Process finished in 77.14 second(s)
racy_counter = 45


### Multi-Processing & Parallelism
**Question 4:** Answer the following questions:
1. What is parallelism?
2. When the following cell is executed, what is happening?
3. What does the `multiprocessing` function `start` do?
4. What does the `multiprocessing` function `join` do?

Resource - https://docs.python.org/3/library/multiprocessing.html 

In [None]:
# Write your answers here

# 1.
# 2.
# 3.
# 4.

In [None]:
from multiprocessing import Process
from time import perf_counter, sleep

def sleeping(secs):
    print(f'Going to sleep for {secs} second(s)')
    sleep(secs)
    print(f'Woke up after {secs} second(s)')

def main():     
    start = perf_counter()

    processes = [Process(target=sleeping, args=[5]) for _ in range(5)]

    for p in processes:
        p.start()

    for p in processes:
        p.join()

    finish = perf_counter()
    
    elapsed_time = round(finish - start, 2)
    
    print(f'Process finished in {elapsed_time} second(s)')

if __name__ == '__main__':
    main()

### Alternative - ProcessPoolExecutor

`concurrent.futures` `ProcessPoolExecutor` is an alternative to the `threading` module.

In [None]:
from concurrent.futures import ProcessPoolExecutor
from time import perf_counter, sleep

def sleeping(secs):
    print(f'Going to sleep for {secs} second(s)')
    sleep(secs)
    return f'Woke up after {secs} second(s)'

def main():
    start = perf_counter()

    with ProcessPoolExecutor() as ex:
        secs = [_ for _ in reversed(range(1, 6))]
        ex.map(sleeping, secs)
        

    finish = perf_counter()
    
    elapsed_time = round(finish - start, 2)
    
    print(f'Process finished in {elapsed_time} second(s)')

if __name__ == '__main__':
    main()

### Multi-Processing & Photo Filtering

**Question 5:** 
1. In this question, you will apply an image filter to each downloaded image using multi-processing.
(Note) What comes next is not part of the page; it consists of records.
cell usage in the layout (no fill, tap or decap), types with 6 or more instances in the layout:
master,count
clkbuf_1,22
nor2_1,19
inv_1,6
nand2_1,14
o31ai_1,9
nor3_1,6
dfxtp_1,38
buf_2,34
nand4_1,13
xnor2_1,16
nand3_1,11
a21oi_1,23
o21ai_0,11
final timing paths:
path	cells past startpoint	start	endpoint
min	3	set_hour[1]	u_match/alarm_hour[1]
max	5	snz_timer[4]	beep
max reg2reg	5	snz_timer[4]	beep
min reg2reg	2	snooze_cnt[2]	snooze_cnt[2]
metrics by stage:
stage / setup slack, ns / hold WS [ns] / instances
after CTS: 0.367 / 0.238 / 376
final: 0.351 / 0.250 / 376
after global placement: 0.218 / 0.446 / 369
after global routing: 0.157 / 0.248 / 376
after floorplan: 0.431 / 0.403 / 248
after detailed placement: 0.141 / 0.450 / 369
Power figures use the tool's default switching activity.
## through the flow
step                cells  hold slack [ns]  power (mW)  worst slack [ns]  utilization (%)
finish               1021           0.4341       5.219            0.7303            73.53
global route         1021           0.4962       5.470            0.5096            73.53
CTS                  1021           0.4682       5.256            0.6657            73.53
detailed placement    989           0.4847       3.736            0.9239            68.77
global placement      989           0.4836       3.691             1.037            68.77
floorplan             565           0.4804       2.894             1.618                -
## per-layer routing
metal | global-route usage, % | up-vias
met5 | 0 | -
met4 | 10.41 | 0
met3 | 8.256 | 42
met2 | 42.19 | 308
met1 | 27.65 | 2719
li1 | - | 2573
--- src/rtl/sdram_slot_pkg.sv ---
`default_nettype none
// ============================================================
// sdram_slot_pkg : owner encoding and default parameters for the slot arbiter
// Rev 1.0
// ============================================================
package sdram_slot_pkg;

    typedef enum logic [2:0] {
        IDLE    = 3'd0,
        CHIP    = 3'd1,
        RTG     = 3'd2,
        AUD     = 3'd3,
        CPU     = 3'd4,
        HOST    = 3'd5,
        REFRESH = 3'd6
    } owner_e;

    localparam int DEF_SLOT_LEN         = 16;
    localparam int DEF_REFRESH_INTERVAL = 890;
    localparam int DEF_CPU_MAX_WAIT     = 4;
    localparam int DEF_CHIP_MAX_DEFER   = 2;

    // Ack bit order: {host, cpu, aud, rtg, chip}; IDLE and REFRESH never ack.
    function automatic logic [4:0] ack_mask(input owner_e owner);
        logic [4:0] mask;
        mask = 5'b00000;
        case (owner)
            CHIP:    mask = 5'b00001;
            RTG:     mask = 5'b00010;
            AUD:     mask = 5'b00100;
            CPU:     mask = 5'b01000;
            HOST:    mask = 5'b10000;
            default: mask = 5'b00000;
        endcase
        return mask;
    endfunction

endpackage
`default_nettype wire

--- src/rtl/sdram_slot_arbiter_if.sv ---
`default_nettype none
// ============================================================
// sdram_slot_arbiter_if : requester handshakes and slot status of the arbiter
// Rev 1.0
// ============================================================
interface sdram_slot_arbiter_if
    import sdram_slot_pkg::*;
#(
    parameter int SLOT_LEN = DEF_SLOT_LEN
);
    logic                        chip_req;
    logic                        rtg_req;
    logic                        aud_req;
    logic                        cpu_req;
    logic                        host_req;
    logic                        chip_ack;
    logic                        rtg_ack;
    logic                        aud_ack;
    logic                        cpu_ack;
    logic                        host_ack;
    owner_e                      grant;
    logic [$clog2(SLOT_LEN)-1:0] slot_phase;
    logic                        slot_start;
    logic                        refresh_overrun;

    modport master (
        input  chip_req, rtg_req, aud_req, cpu_req, host_req,
        output chip_ack, rtg_ack, aud_ack, cpu_ack, host_ack,
        output grant, slot_phase, slot_start, refresh_overrun
    );

    modport slave (
        output chip_req, rtg_req, aud_req, cpu_req, host_req,
        input  chip_ack, rtg_ack, aud_ack, cpu_ack, host_ack,
        input  grant, slot_phase, slot_start, refresh_overrun
    );

endinterface
`default_nettype wire

--- src/rtl/sdram_refresh_timer.sv ---
`default_nettype none
// ============================================================
// sdram_refresh_timer : refresh interval counter with pending and sticky overrun flags
// Rev 1.0
// ============================================================
module sdram_refresh_timer #(
    parameter int REFRESH_INTERVAL = 890
) (
    input  logic sysclk,
    input  logic reset_n,
    input  logic refresh_taken,
    output logic pending,
    output logic overrun
);
    localparam int            CW     = $clog2(REFRESH_INTERVAL + 1);
    localparam logic [CW-1:0] RELOAD = CW'(REFRESH_INTERVAL - 1);

    logic [CW-1:0] count_q, count_d;
    logic          pending_q, pending_d;
    logic          overrun_q, overrun_d;
    logic          expire;

    // A grant and an expiry in the same cycle leave a fresh request pending.
    always_comb begin
        expire    = (count_q == '0);
        count_d   = expire ? RELOAD : (count_q - CW'(1));
        pending_d = expire | (pending_q & ~refresh_taken);
        overrun_d = overrun_q | (expire & pending_q & ~refresh_taken);
    end

    always_ff @(posedge sysclk or negedge reset_n) begin
        if (!reset_n) begin
            count_q   <= RELOAD;
            pending_q <= 1'b0;
            overrun_q <= 1'b0;
        end else begin
            count_q   <= count_d;
            pending_q <= pending_d;
            overrun_q <= overrun_d;
        end
    end

    assign pending = pending_q;
    assign overrun = overrun_q;

endmodule
`default_nettype wire

--- src/rtl/sdram_slot_arbiter.sv ---
`default_nettype none
// ============================================================
// sdram_slot_arbiter : grants fixed-length SDRAM slots to one requester or refresh
// Rev 1.0
// ============================================================
module sdram_slot_arbiter
    import sdram_slot_pkg::*;
#(
    parameter int SLOT_LEN         = DEF_SLOT_LEN,
    parameter int REFRESH_INTERVAL = DEF_REFRESH_INTERVAL,
    parameter int CPU_MAX_WAIT     = DEF_CPU_MAX_WAIT,
    parameter int CHIP_MAX_DEFER   = DEF_CHIP_MAX_DEFER
) (
    input  logic                 sysclk,
    input  logic                 reset_n,
    sdram_slot_arbiter_if.master bus
);
    localparam int            PW         = $clog2(SLOT_LEN);
    localparam logic [PW-1:0] PH_LAST    = PW'(SLOT_LEN - 1);
    localparam logic [PW-1:0] PH_ACK_PRE = PW'(SLOT_LEN - 3);
    localparam int            WW         = $clog2(CPU_MAX_WAIT + 1);
    localparam logic [WW-1:0] WAIT_MAX   = WW'(CPU_MAX_WAIT);
    localparam int            DW         = $clog2(CHIP_MAX_DEFER + 1);
    localparam logic [DW-1:0] DEFER_MAX  = DW'(CHIP_MAX_DEFER);

    logic [PW-1:0] phase_q, phase_d;
    owner_e        grant_q, grant_d;
    logic [4:0]    ack_q, ack_d;
    logic [WW-1:0] wait_q, wait_d;
    logic [DW-1:0] defer_q, defer_d;

    owner_e winner;
    logic   decide;
    logic   refresh_taken;
    logic   refresh_pending;
    logic   refresh_overrun;
    logic   cpu_starved;
    logic   chip_must_yield;

    sdram_refresh_timer #(
        .REFRESH_INTERVAL (REFRESH_INTERVAL)
    ) u_refresh_timer (
        .sysclk        (sysclk),
        .reset_n       (reset_n),
        .refresh_taken (refresh_taken),
        .pending       (refresh_pending),
        .overrun       (refresh_overrun)
    );

    always_comb begin
        cpu_starved     = (wait_q >= WAIT_MAX);
        chip_must_yield = refresh_pending && (defer_q >= DEFER_MAX);

        winner = IDLE;
        if (chip_must_yield)                winner = REFRESH;
        else if (bus.chip_req)              winner = CHIP;
        else if (refresh_pending)           winner = REFRESH;
        else if (bus.cpu_req && cpu_starved) winner = CPU;
        else if (bus.aud_req)               winner = AUD;
        else if (bus.rtg_req)               winner = RTG;
        else if (bus.cpu_req)               winner = CPU;
        else if (bus.host_req)              winner = HOST;

        decide        = (phase_q == PH_LAST);
        refresh_taken = decide && (winner == REFRESH);
    end

    always_comb begin
        phase_d = phase_q + PW'(1);
        grant_d = decide ? winner : grant_q;
        // Registered one cycle early so the pulse lands on phase SLOT_LEN-2.
        ack_d   = (phase_q == PH_ACK_PRE) ? ack_mask(grant_q) : 5'b00000;

        wait_d = wait_q;
        if (decide) begin
            if (!bus.cpu_req || (winner == CPU)) wait_d = '0;
            else if (wait_q != WAIT_MAX)         wait_d = wait_q + WW'(1);
        end

        defer_d = defer_q;
        if (decide) begin
            if (winner == REFRESH)
                defer_d = '0;
            else if ((winner == CHIP) && refresh_pending && (defer_q != DEFER_MAX))
                defer_d = defer_q + DW'(1);
        end
    end

    always_ff @(posedge sysclk or negedge reset_n) begin
        if (!reset_n) begin
            phase_q <= '0;
            grant_q <= IDLE;
            ack_q   <= 5'b00000;
            wait_q  <= '0;
            defer_q <= '0;
        end else begin
            phase_q <= phase_d;
            grant_q <= grant_d;
            ack_q   <= ack_d;
            wait_q  <= wait_d;
            defer_q <= defer_d;
        end
    end

    assign bus.grant           = grant_q;
    assign bus.slot_phase      = phase_q;
    assign bus.slot_start      = (phase_q == '0);
    assign bus.chip_ack        = ack_q[0];
    assign bus.rtg_ack         = ack_q[1];
    assign bus.aud_ack         = ack_q[2];
    assign bus.cpu_ack         = ack_q[3];
    assign bus.host_ack        = ack_q[4];
    assign bus.refresh_overrun = refresh_overrun;

endmodule
`default_nettype wire

--- src/flat_wrapper.sv ---
// flat-port wrapper written by rule: the top's interface ports become plain ports
module sdram_slot_arbiter_flat import sdram_slot_pkg::*;
#(
    parameter int SLOT_LEN         = DEF_SLOT_LEN,
    parameter int REFRESH_INTERVAL = DEF_REFRESH_INTERVAL,
    parameter int CPU_MAX_WAIT     = DEF_CPU_MAX_WAIT,
    parameter int CHIP_MAX_DEFER   = DEF_CHIP_MAX_DEFER
)
  (sysclk, reset_n, bus_chip_req, bus_rtg_req, bus_aud_req, bus_cpu_req, bus_host_req, bus_chip_ack, bus_rtg_ack, bus_aud_ack, bus_cpu_ack, bus_host_ack, bus_grant, bus_slot_phase, bus_slot_start, bus_refresh_overrun);
  sdram_slot_arbiter_if #(.SLOT_LEN(SLOT_LEN)) bus_i ();
  input  logic sysclk;
  input  logic reset_n;
  input wire logic [$bits(bus_i.chip_req)-1:0] bus_chip_req;
  input wire logic [$bits(bus_i.rtg_req)-1:0] bus_rtg_req;
  input wire logic [$bits(bus_i.aud_req)-1:0] bus_aud_req;
  input wire logic [$bits(bus_i.cpu_req)-1:0] bus_cpu_req;
  input wire logic [$bits(bus_i.host_req)-1:0] bus_host_req;
  output wire logic [$bits(bus_i.chip_ack)-1:0] bus_chip_ack;
  output wire logic [$bits(bus_i.rtg_ack)-1:0] bus_rtg_ack;
  output wire logic [$bits(bus_i.aud_ack)-1:0] bus_aud_ack;
  output wire logic [$bits(bus_i.cpu_ack)-1:0] bus_cpu_ack;
  output wire logic [$bits(bus_i.host_ack)-1:0] bus_host_ack;
  output wire logic [$bits(bus_i.grant)-1:0] bus_grant;
  output wire logic [$bits(bus_i.slot_phase)-1:0] bus_slot_phase;
  output wire logic [$bits(bus_i.slot_start)-1:0] bus_slot_start;
  output wire logic [$bits(bus_i.refresh_overrun)-1:0] bus_refresh_overrun;
  assign bus_i.chip_req = bus_chip_req;
  assign bus_i.rtg_req = bus_rtg_req;
  assign bus_i.aud_req = bus_aud_req;
  assign bus_i.cpu_req = bus_cpu_req;
  assign bus_i.host_req = bus_host_req;
  assign bus_chip_ack = bus_i.chip_ack;
  assign bus_rtg_ack = bus_i.rtg_ack;
  assign bus_aud_ack = bus_i.aud_ack;
  assign bus_cpu_ack = bus_i.cpu_ack;
  assign bus_host_ack = bus_i.host_ack;
  assign bus_grant = bus_i.grant;
  assign bus_slot_phase = bus_i.slot_phase;
  assign bus_slot_start = bus_i.slot_start;
  assign bus_refresh_overrun = bus_i.refresh_overrun;
  sdram_slot_arbiter #(.SLOT_LEN(SLOT_LEN), .REFRESH_INTERVAL(REFRESH_INTERVAL), .CPU_MAX_WAIT(CPU_MAX_WAIT), .CHIP_MAX_DEFER(CHIP_MAX_DEFER)) u_core (.sysclk(sysclk), .reset_n(reset_n), .bus(bus_i));
endmodule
Use the `glob` module to get all downloaded images in the current directory with the extension `.jpg`. Append these images to a list called `imgs`.
2. Make a note of the process time. Refactor the code so that it is using `ThreadPoolExecutor` instead of `ProcessPoolExecutor`. Execute the code & compare the process time. Note the differences in a comment at the bottom of the cell.

Resource - https://docs.python.org/3/library/glob.html 

In [None]:
from concurrent.futures import ProcessPoolExecutor
from glob import glob
from os import chdir
from PIL import Image, ImageFilter
from requests import get
from time import perf_counter

def filter_img(img_name):
    img = Image.open(img_name)
    img = img.filter(ImageFilter.GaussianBlur(15))
    img.save(img_name)
    print(f'{img_name} was processed.')

def main():
    start = perf_counter()

    # Get all images in the current directory with the extension .jpg and append to a list

    # Use a context manager with ProcessPoolExecutor() as ex
        # Call the ex's map method - pass in a function & iterable

    finish = perf_counter()
    
    elapsed_time = round(finish - start, 2)
    
    print(f'Process finished in {elapsed_time} second(s)')

if __name__ == '__main__':
    main()

# Submission
Create a new pull request and assign **tclark** to review your submission

**Note:** Please don't merge your own pull request.